Description
At some point we should do an evaluation of whether or not the WebXR API is appropriate for use with audio-only "AR" devices. (Like these Bose glasses)
This issue is effectively splitting a portion of the conversation out of #815, where the conversation has been mostly focused on using the existing API on existing hardware without a dependency on rendering. I'm going to set this to the "future" milestone immediately because the hardware that operates in this modality is rare and none of it is consumer-facing that I'm aware of, but I think it's reasonable to expect that to change over the next few years.
Copying some additional comments of mine over from that thread:
Based on the information that I've been able to find about audio-only AR (like the Bose glasses) I'm not entirely sure how they perform their location-based functions. I would actually be surprised if it was built around any form of real positional tracking, and am guessing it's more along the lines of Google Lens which surfaces information based on a captured image with little understanding of the device's precise location. In any case, I'd love to know more about how existing or upcoming non-visual AR devices work so we can better evaluate what the appropriate interactions are with WebXR.

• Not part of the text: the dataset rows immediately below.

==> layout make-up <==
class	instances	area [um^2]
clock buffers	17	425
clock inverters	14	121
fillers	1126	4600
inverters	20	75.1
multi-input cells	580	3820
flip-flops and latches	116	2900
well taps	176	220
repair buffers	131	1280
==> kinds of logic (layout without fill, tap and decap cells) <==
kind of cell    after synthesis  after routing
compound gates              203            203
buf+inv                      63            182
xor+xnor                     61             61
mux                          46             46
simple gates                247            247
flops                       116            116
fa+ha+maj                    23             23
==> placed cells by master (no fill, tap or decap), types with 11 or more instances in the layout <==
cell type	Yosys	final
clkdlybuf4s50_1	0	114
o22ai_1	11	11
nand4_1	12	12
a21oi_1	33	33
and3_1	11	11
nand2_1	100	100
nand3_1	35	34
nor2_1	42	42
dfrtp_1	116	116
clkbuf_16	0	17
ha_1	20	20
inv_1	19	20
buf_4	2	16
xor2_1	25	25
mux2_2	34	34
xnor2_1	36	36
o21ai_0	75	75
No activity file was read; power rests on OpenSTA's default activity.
**src/rtl/pc_redirect_ctrl_pkg.sv**
```systemverilog
// Shared types for the PC redirect control path: PC select encoding,
// redirect FSM states and the machine word.
package cpu_types_pkg;

  typedef logic [31:0] word_t;

  typedef enum logic [1:0] {
    PC_SEQ      = 2'b00,
    PC_REDIRECT = 2'b01,
    PC_HOLD     = 2'b10
  } pcselect_t;

  typedef enum logic [1:0] {
    IDLE,
    PENDING,
    HALTED
  } redir_state_t;

endpackage

```
**src/rtl/pc_redirect_ctrl_if.sv**
```systemverilog
// PC port bundle: the controller side drives select/target, the PC side
// returns the current fetch address.
interface pc_if;
  import cpu_types_pkg::*;

  pcselect_t pc_select;
  word_t     jump_data;
  word_t     imem_addr;

  modport pcctrl (output pc_select, jump_data, input imem_addr);
  modport pc     (input pc_select, jump_data, output imem_addr);

endinterface

```
**src/rtl/pc_redirect_ctrl_branch_target_calc.sv**
```systemverilog
// Resolves whether the EX-stage control transfer is taken and where it goes.
// When more than one of jr/j/br is set, jr wins over j, which wins over br.
module branch_target_calc
  import cpu_types_pkg::*;
(
  input  logic        ex_valid,
  input  logic        ex_br,
  input  logic        ex_bne,
  input  logic        ex_zero,
  input  logic        ex_j,
  input  logic        ex_jr,
  input  word_t       ex_pcplus4,
  input  logic [15:0] ex_imm,
  input  logic [25:0] ex_jaddr,
  input  word_t       ex_rsdata,
  output logic        taken,
  output word_t       target
);

  word_t br_offset;

  // Word offset to byte offset; the add wraps silently at 2^32.
  assign br_offset = {{14{ex_imm[15]}}, ex_imm, 2'b00};

  assign taken = ex_valid & (ex_jr | ex_j | (ex_br & (ex_zero ^ ex_bne)));

  always_comb begin
    target = ex_pcplus4 + br_offset;
    if (ex_jr) begin
      target = ex_rsdata;
    end else if (ex_j) begin
      target = {ex_pcplus4[31:28], ex_jaddr, 2'b00};
    end
  end

endmodule

```
**src/rtl/pc_redirect_ctrl.sv**
```systemverilog
// Predict-not-taken redirect controller: resolves EX control transfers, holds a
// target until the PC accepts it, flushes, stalls EX, and counts redirects.
module pc_redirect_ctrl
  import cpu_types_pkg::*;
#(
  parameter int CNT_W = 32
) (
  input  logic             CLK,
  input  logic             RST,
  input  logic             pc_advance,
  input  logic             halt,
  input  logic             ex_valid,
  input  logic             ex_br,
  input  logic             ex_bne,
  input  logic             ex_zero,
  input  logic             ex_j,
  input  logic             ex_jr,
  input  word_t            ex_pcplus4,
  input  logic [15:0]      ex_imm,
  input  logic [25:0]      ex_jaddr,
  input  word_t            ex_rsdata,
  pc_if.pcctrl             pc_bus,
  output logic             flush,
  output logic             redirect_busy,
  output logic [CNT_W-1:0] redirect_count
);

  redir_state_t state_q, state_d;
  word_t        target_q;
  word_t        target;
  logic         taken;
  logic         count_inc;

  branch_target_calc u_calc (
    .ex_valid   (ex_valid),
    .ex_br      (ex_br),
    .ex_bne     (ex_bne),
    .ex_zero    (ex_zero),
    .ex_j       (ex_j),
    .ex_jr      (ex_jr),
    .ex_pcplus4 (ex_pcplus4),
    .ex_imm     (ex_imm),
    .ex_jaddr   (ex_jaddr),
    .ex_rsdata  (ex_rsdata),
    .taken      (taken),
    .target     (target)
  );

  always_ff @(posedge CLK) begin
    if (RST) begin
      state_q        <= IDLE;
      target_q       <= '0;
      redirect_count <= '0;
    end else begin
      state_q <= state_d;
      if (halt) begin
        target_q <= '0;
      end else if (state_q == IDLE && taken && !pc_advance) begin
        target_q <= target;
      end
      if (count_inc) begin
        redirect_count <= redirect_count + CNT_W'(1);
      end
    end
  end

  always_comb begin
    state_d = state_q;
    if (halt) begin
      state_d = HALTED;
    end else begin
      case (state_q)
        IDLE:    if (taken && !pc_advance) state_d = PENDING;
        PENDING: if (pc_advance) state_d = IDLE;
        HALTED:  state_d = HALTED;
        default: state_d = IDLE;
      endcase
    end
  end

  // A retiring halt freezes the PC in its own cycle and cancels any redirect.
  always_comb begin
    pc_bus.pc_select = PC_HOLD;
    pc_bus.jump_data = '0;
    flush            = 1'b0;
    redirect_busy    = 1'b0;
    count_inc        = 1'b0;
    if (!RST && !halt) begin
      case (state_q)
        IDLE: begin
          if (taken && pc_advance) begin
            pc_bus.pc_select = PC_REDIRECT;
            pc_bus.jump_data = target;
            flush            = 1'b1;
            count_inc        = 1'b1;
          end else if (!taken) begin
            pc_bus.pc_select = PC_SEQ;
          end
        end
        PENDING: begin
          pc_bus.pc_select = PC_REDIRECT;
          pc_bus.jump_data = target_q;
          redirect_busy    = 1'b1;
          flush            = pc_advance;
          count_inc        = pc_advance;
        end
        default: ;
      endcase
    end
  end

endmodule

```
**src/flat_wrapper.sv**
```systemverilog
// flat-port wrapper written by rule: the top's interface ports become plain ports
module pc_redirect_ctrl_flat import cpu_types_pkg::*;
#(
  parameter int CNT_W = 32
)
  (CLK, RST, pc_advance, halt, ex_valid, ex_br, ex_bne, ex_zero, ex_j, ex_jr, ex_pcplus4, ex_imm, ex_jaddr, ex_rsdata, flush, redirect_busy, redirect_count, pc_bus_pc_select, pc_bus_jump_data, pc_bus_imem_addr);
  pc_if pc_bus_i ();
  input  logic CLK;
  input  logic RST;
  input  logic pc_advance;
  input  logic halt;
  input  logic ex_valid;
  input  logic ex_br;
  input  logic ex_bne;
  input  logic ex_zero;
  input  logic ex_j;
  input  logic ex_jr;
  input  word_t ex_pcplus4;
  input  logic [15:0] ex_imm;
  input  logic [25:0] ex_jaddr;
  input  word_t ex_rsdata;
  output logic flush;
  output logic redirect_busy;
  output logic [CNT_W-1:0] redirect_count;
  output wire logic [$bits(pc_bus_i.pc_select)-1:0] pc_bus_pc_select;
  output wire logic [$bits(pc_bus_i.jump_data)-1:0] pc_bus_jump_data;
  input wire logic [$bits(pc_bus_i.imem_addr)-1:0] pc_bus_imem_addr;
  assign pc_bus_pc_select = pc_bus_i.pc_select;
  assign pc_bus_jump_data = pc_bus_i.jump_data;
  assign pc_bus_i.imem_addr = pc_bus_imem_addr;
  pc_redirect_ctrl #(.CNT_W(CNT_W)) u_core (.CLK(CLK), .RST(RST), .pc_advance(pc_advance), .halt(halt), .ex_valid(ex_valid), .ex_br(ex_br), .ex_bne(ex_bne), .ex_zero(ex_zero), .ex_j(ex_j), .ex_jr(ex_jr), .ex_pcplus4(ex_pcplus4), .ex_imm(ex_imm), .ex_jaddr(ex_jaddr), .ex_rsdata(ex_rsdata), .pc_bus(pc_bus_i), .flush(flush), .redirect_busy(redirect_busy), .redirect_count(redirect_count));
endmodule
```
**config.mk**
```make
export PLATFORM = sky130hd
export DESIGN_NAME = pc_redirect_ctrl_flat
export DESIGN_NICKNAME = d
export VERILOG_FILES = /design/src/rtl/pc_redirect_ctrl_pkg.sv /design/src/rtl/pc_redirect_ctrl_if.sv /design/src/rtl/pc_redirect_ctrl_branch_target_calc.sv /design/src/rtl/pc_redirect_ctrl.sv /design/src/flat_wrapper.sv
export SDC_FILE = /design/constraint.sdc
export NUM_CORES = 1
export LEC_CHECK = 0
export ABC_AREA = 1
export CORE_AREA = 3 3 146 112
export CTS_CLUSTER_SIZE = 25
export DETAILED_ROUTE_END_ITERATION = 10
export DIE_AREA = 0 0 149 115
export PLACE_DENSITY = 0.78
export SYNTH_ARGS = -nofsm -noshare
export SYNTH_HDL_FRONTEND = slang
export SYNTH_HIERARCHICAL = 1
export SYNTH_SLANG_ARGS = --single-unit
```
**constraint.sdc**
```tcl
create_clock -name CLK -period 3.15 [get_ports CLK]
set_input_delay 0.7875 -clock CLK [delete_from_list [all_inputs] [get_ports CLK]]
set_output_delay 0.7875 -clock CLK [all_outputs]
set_load 0.05 [all_outputs]
```
==> metrics <==
Post-Layout Cell Count=~1700; Cell Area, Placed=9700 um2; nets=around 1600; Gate Count Post-Synth=1171; # clock sinks=66; Die Wd=149 um; GP Congestion=around 1.0; most frequent cell after synthesis=nand2_1; critical path class=in2out; Largest stage delay, worst path=between 0.4 and 0.5 ns; Synth area leader=nand2_1; core footprint=about 15000 um2; Core Rows=39; endpoint class of the critical path=output port; placed insts=between 1500 and 2000; # DRC=0; WP data required=2.36 ns; Clock Pin Slew Worst Setup and Hold Paths=0.05 ns; largest net degree at the start of global routing=34; Skew-Pair Late Insertion Delay=around 0.33 ns; drt total wl=approximately 32000 um; Most used DFF post-synth=dfxtp_1; height of the die=~120 um; Syn. warnings=6; final-layout fill cell count=899; ratio of cells with drive above 1 in the final layout=39.6%; vias in the first global route=between 8000 and 9000; synthesized area per cell=between 5 and 6 um2; Pre-antenna DRT Iters=9; status=complete, but fails checks; Setup violations, final=32; Synthesized Nets=1350; Synth top area share=~22%; Crit Path Max Fanout=4; CTS Buf Count=9; antenna fix cells=0; area of the multi-input gates=6200 um2; initial antenna violation count=1; Ports=approximately 220; Final Cycle Share=115%; Syn-to-layout area delta=86.5%; Leakage=between 0.005 and 0.006 uW; #FFs+latches synth=66; GR peak layer=met2; Hold WC Path Type=reg2reg; DRT antenna net count=0; grt ovf=0; DP HPWL=approximately 19000 um; die area=~17000 um2; Slew @ Worst Pin=around 0.56 ns; synth top area cells=nand2_1 22%, dfxtp_1 21%, nor2_1 12%; final hold vios=0; Post-synth top cells=376 x nand2_1, 214 x nor2_1, 150 x inv_1; Rel. slew slack=62.9%; Starting Density=approximately 43%; CTS root buf=clkbuf_16; delay-heaviest family, CP=adder cells; grt met1 use=roughly 42%; Post-synth EDFFs=0; input/output buffers=~180; CTS Hold Bufs=0; total power=around 3400 uW; asr flop ratio synth=0%; CTS H-tree depth=3; RSZ-0062 raised after global routing=true; WL per Instance=slightly below 20 um; fmax=around 0.28 GHz; Worst EP arrival=~2.8 ns; Syn Std Cell Area=6440 um2; CTS tree=done; Crit-path slowest cell=fa_2; setup_tns=-9.82 ns; final core occ=roughly 79%; GRT Util Overall=approximately a third; Power Density=285 nW/um2; via/cell ratio=between 5 and 6; failing checks=negative setup slack; Max-Cap Viols=0; fin crit period=roughly 3.6 ns; Seq/Total Area, Yosys=approximately a fifth; via count=9524; clk buf depth=2; M3 GR Usage=7.41%; Initial DRC Count=roughly 1100; final worst setup slack=-0.482 ns; synth unique cells=35; worst clock skew=around 0.0043 ns; first-pass GRT wire length=roughly 45000 um; Peak VDD IR=between 0.2 and 0.25 mV; critical path cell sequence=buf_8 > ha_4 > fa_2 > nand3_2 > nand3_4 > buf_4 > buf_6 > xor2_1 > nand2_1 > a21oi_2 > a22oi_1 > nor2_2 > buf_12; CP bufs+invs=4; register area=~1300 um2; M2 GR Usage=between 50% and 60%; Slew Limit Fails=0; CP Launch Type=input pin; Final Instance Area=between 10000 and 15000 um2
## state kept, by name, summed over array words and instances (netlist names)
register and flops:
u_core/redirect_count 32, u_core/state_q 2, u_core/target_q 32
## per-layer routing
| metal | vias to the layer above | wire length [um] |
|---|---|---|
| li1 | 4261 | - |
| met1 | 4359 | 12000 |
| met2 | 696 | 14500 |
| met3 | 206 | 3380 |
| met4 | 2 | 2150 |
| met5 | - | 13 |
## path summary, 6_finish.rpt
path | end | depth (start not counted) | slack, ns | startpoint
setup / recovery | pc_bus_jump_data[6] | 13 | -0.48 | ex_pcplus4[2]
hold reg to reg | u_core/target_q[2] | 2 | 0.49 | u_core/target_q[2]
hold / removal | u_core/target_q[2] | 2 | 0.49 | u_core/target_q[2]
setup reg to reg | u_core/redirect_count[5] | 10 | 0.95 | u_core/state_q[0]
## per-stage QoR
| step | setup slack [ns] | hold slack (ns) |
|---|---|---|
| 2_1_floorplan | -0.0536 | 0.455 |
| 3_3_place_gp | -0.836 | 0.463 |
| 3_5_place_dp | -0.883 | 0.472 |
| 4_1_cts | -0.334 | 0.485 |
| 5_1_grt | -0.582 | 0.510 |
| 6_report | -0.482 | 0.485 |
## cell families after synthesis
kind of cell | count (synthesis) | share of synthesized area [%]
simple gates | 722 | 46.4
buf+inv | 188 | 11.6
compound gates | 150 | 13.4
flops | 66 | 20.5
fa+ha+maj | 31 | 6.14
xor+xnor | 14 | 1.90
## worst min-delay path: stages, from the launching register on
cell     delay, ns
dfxtp_1       0.32
nor2_1        0.05
nor2_1        0.08
## area by class of cell
| type | count | area share (%) |
|---|---|---|
| Clock buffer | 14 | 2.28 |
| Inverter | 152 | 4.88 |
| Timing Repair Buffer | 307 | 27.9 |
| Multi-Input combinational cell | 917 | 51.7 |
| Tap cell | 205 | 2.14 |
| Clock inverter | 2 | 0.0834 |
| Sequential cell | 66 | 11.0 |
## power by group
part	switching (uW)	leakage [uW]	total, uW	internal [uW]
combinational	887	0.00451	1590	707
clock	369	0.000143	964	595
sequential	12.1	0.000534	861	849
total	1270	0.00518	3420	2150
## placed cells by master (no fill, tap or decap), drive strengths merged, types with 3 or more instances in the layout
| cell type | count |
|---|---|
| buf | 190 |
| clkbuf | 16 |
| and2 | 5 |
| o21bai | 4 |
| a22oi | 32 |
| ha | 30 |
| o21ai | 59 |
| dlygate4sd2 | 13 |
| nand3 | 83 |
| a21o | 3 |
| xnor2 | 8 |
| clkdlybuf4s15 | 5 |
| and3 | 4 |
| xor2 | 6 |
| nand4 | 9 |
| nor3 | 7 |
| inv | 151 |
| nor2 | 231 |
| clkdlybuf4s50 | 97 |
| clkinv | 3 |
| nand2 | 381 |
| dfxtp | 66 |
| a21oi | 46 |
## repair_timing
| action | CTS | global route |
|---|---|---|
| gates cloned | 3 | 0 |
| pin swaps | 170 | 146 |
| endpoints found under the setup margin | 33 | 33 |
| hold endpoints to repair | 0 | 0 |
| gates resized for setup | 469 | 136 |
| setup buffers | 25 | 19 |
No activity file was read; power rests on OpenSTA's default activity.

Now, ignoring the above questions about how current hardware works, if we assume that we discover a device that provides precise positional tracking capabilities but has no visual output component we can brainstorm how that would theoretically work out. While it's not clear how web content would surface itself on such a device, it seems safe to say that traditional immersive-vr style content wouldn't be of much interest, and so we'd likely want to advertise a new session mode explicitly for audio-only sessions. Let's call it immersive-audio. Once that's established the various text tweaks David mentions would be appropriate, but from a technical point of view the biggest change would be that an immersive-audio session wouldn't require a baseLayer in order to process XRFrames. Instead we would probably just surface poses via requestAnimationFrame() as usual and allow Javascript to feed those poses into both the WebAudio API for spatial sound and to whatever services are needed to surface the relevant audio data. There's also some interesting possibilities that could come from deeper integration with the audio context, like providing poses directly to an audio worklet.
Regardless, given the relative scarcity of this style of hardware today and the large number of unknowns around it I don't see any pressing need to move to support this style of content just yet. It's absolutely a topic that the Working Group should follow with great interest, though!